* Exercise data
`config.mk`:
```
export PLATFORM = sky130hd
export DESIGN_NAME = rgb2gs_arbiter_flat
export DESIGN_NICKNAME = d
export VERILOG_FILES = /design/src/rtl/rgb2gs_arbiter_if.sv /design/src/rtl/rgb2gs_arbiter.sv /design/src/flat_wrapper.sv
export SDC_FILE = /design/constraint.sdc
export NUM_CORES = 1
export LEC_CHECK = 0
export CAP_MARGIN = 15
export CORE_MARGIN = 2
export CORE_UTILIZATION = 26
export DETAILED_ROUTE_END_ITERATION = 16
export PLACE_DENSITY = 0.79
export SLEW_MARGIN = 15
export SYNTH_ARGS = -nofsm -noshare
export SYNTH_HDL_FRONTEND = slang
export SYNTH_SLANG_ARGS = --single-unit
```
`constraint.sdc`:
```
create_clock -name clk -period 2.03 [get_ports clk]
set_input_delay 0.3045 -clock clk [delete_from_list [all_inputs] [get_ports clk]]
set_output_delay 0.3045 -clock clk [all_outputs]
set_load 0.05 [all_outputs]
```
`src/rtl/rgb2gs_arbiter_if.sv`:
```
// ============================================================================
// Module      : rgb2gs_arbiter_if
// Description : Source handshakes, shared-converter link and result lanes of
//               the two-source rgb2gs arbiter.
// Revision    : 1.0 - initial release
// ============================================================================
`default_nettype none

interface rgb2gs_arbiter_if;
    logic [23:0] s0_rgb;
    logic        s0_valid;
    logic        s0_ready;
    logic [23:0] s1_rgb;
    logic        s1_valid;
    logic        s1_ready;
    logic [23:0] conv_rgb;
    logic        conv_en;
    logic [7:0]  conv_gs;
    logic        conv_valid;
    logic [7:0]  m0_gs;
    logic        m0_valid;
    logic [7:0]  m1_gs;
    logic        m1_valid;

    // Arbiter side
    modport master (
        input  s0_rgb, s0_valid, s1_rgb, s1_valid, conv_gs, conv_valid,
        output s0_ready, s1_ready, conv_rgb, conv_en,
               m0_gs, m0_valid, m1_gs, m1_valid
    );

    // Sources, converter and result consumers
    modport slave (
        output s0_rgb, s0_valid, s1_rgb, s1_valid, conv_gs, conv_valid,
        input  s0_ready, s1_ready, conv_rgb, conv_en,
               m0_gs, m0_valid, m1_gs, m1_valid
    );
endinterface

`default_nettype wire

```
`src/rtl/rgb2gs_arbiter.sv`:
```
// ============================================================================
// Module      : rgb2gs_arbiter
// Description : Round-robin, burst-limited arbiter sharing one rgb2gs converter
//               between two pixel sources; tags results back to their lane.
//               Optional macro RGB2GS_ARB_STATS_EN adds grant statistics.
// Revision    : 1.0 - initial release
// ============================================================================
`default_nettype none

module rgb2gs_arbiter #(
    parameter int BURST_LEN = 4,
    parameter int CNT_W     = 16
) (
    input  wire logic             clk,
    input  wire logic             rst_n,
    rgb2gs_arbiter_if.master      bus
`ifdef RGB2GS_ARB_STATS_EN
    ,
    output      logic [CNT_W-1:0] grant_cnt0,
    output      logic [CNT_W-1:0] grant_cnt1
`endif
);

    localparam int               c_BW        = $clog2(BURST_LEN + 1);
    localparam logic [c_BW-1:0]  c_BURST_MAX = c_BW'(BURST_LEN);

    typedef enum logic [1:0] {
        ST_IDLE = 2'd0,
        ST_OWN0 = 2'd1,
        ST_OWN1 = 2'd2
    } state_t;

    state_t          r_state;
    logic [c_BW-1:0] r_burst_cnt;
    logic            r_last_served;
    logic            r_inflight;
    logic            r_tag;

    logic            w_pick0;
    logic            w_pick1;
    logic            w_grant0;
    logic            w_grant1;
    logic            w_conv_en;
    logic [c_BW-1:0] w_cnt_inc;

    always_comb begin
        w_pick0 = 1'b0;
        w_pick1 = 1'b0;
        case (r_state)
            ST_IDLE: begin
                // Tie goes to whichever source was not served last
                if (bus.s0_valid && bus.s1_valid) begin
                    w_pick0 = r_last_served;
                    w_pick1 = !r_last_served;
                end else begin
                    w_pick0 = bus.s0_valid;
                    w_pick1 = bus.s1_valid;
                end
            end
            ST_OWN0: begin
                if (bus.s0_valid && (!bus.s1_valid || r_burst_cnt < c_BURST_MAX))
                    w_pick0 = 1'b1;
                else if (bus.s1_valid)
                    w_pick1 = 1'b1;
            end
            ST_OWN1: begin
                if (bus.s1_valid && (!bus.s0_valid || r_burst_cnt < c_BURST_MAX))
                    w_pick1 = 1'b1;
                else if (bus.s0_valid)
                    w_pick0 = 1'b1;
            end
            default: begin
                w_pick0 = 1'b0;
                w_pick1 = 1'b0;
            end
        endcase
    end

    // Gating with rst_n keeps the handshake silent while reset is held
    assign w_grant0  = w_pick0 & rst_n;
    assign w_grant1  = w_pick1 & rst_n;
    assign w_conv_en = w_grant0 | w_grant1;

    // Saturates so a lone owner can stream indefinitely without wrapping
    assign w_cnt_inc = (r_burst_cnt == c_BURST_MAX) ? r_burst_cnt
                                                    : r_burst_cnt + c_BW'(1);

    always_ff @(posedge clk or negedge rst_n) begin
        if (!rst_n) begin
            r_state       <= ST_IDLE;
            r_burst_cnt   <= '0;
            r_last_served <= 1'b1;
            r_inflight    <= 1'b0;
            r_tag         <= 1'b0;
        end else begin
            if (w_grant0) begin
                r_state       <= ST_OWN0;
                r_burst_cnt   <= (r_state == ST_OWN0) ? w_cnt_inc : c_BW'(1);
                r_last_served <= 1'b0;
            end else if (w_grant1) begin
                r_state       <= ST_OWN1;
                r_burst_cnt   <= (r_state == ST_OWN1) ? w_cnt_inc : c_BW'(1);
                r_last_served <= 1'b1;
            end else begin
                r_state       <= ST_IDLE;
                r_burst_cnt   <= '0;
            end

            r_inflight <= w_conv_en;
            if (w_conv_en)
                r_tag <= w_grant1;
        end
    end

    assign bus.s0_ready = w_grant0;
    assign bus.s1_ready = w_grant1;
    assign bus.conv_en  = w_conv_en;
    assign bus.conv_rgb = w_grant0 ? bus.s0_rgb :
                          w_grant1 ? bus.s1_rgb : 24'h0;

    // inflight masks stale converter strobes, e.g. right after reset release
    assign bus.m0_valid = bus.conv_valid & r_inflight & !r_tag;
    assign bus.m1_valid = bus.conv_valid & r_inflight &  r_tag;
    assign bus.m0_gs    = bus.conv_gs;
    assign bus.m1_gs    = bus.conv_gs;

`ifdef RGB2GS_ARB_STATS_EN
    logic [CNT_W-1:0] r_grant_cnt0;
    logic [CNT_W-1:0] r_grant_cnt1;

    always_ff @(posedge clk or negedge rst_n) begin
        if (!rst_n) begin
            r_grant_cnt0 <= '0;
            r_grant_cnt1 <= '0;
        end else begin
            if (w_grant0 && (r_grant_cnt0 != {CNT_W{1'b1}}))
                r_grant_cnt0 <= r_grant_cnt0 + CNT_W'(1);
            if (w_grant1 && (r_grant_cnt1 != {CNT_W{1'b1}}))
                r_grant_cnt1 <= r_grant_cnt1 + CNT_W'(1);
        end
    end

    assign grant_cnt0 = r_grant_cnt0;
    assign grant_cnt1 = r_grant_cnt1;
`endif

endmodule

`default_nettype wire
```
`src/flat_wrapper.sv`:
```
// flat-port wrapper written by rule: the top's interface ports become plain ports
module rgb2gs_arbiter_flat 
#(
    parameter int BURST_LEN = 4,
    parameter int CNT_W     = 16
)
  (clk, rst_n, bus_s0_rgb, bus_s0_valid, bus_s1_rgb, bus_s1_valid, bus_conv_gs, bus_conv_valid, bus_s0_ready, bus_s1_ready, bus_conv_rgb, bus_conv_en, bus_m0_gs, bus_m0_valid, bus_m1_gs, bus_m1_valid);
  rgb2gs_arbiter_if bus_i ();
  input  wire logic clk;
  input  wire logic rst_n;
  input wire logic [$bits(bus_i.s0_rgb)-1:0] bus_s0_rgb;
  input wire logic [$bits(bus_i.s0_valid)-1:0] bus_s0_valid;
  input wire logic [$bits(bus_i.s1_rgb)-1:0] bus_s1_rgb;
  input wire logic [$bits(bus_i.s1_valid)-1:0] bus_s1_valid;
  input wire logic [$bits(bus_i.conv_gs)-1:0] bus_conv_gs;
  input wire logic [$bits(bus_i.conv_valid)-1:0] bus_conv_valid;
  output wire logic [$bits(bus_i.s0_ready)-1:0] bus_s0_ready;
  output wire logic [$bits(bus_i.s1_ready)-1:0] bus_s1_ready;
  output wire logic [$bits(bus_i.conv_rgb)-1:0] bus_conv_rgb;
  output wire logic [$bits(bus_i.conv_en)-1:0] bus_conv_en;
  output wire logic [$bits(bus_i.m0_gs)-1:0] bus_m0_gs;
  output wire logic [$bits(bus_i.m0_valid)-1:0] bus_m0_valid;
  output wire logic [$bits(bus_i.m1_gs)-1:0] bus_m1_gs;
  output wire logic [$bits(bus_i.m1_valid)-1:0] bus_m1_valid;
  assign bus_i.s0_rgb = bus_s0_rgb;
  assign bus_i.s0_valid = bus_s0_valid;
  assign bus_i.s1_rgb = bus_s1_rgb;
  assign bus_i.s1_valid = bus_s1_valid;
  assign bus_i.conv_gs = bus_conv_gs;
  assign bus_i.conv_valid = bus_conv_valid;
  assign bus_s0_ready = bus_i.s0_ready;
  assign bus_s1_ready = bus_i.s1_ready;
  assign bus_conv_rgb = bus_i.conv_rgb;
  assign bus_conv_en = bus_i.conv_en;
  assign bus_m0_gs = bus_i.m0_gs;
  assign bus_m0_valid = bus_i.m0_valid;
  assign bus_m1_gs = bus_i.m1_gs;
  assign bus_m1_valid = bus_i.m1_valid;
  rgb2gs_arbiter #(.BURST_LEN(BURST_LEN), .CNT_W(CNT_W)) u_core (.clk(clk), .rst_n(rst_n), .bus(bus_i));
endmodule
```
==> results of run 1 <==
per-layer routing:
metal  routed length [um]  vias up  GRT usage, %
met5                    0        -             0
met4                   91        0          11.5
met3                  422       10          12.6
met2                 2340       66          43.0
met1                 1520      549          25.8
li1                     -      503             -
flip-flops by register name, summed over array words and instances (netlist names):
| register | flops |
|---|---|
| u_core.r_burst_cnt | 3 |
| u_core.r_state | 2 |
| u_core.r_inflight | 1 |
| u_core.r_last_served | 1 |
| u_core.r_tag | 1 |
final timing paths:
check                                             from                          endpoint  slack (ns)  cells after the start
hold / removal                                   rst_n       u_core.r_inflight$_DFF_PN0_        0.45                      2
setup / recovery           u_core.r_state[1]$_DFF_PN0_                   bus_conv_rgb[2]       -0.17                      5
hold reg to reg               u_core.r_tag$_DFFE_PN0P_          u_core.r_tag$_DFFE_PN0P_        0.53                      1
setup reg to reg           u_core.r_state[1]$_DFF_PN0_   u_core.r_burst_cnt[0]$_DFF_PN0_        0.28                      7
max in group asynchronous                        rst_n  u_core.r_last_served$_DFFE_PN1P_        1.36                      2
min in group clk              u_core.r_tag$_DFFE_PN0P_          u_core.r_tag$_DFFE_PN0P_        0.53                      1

* Assignment
Transcribe word for word the lines from the one holding "max in group" to the last line of the listing above, inclusive.

* Exercise solution
max in group asynchronous                        rst_n  u_core.r_last_served$_DFFE_PN1P_        1.36                      2
min in group clk              u_core.r_tag$_DFFE_PN0P_          u_core.r_tag$_DFFE_PN0P_        0.53                      1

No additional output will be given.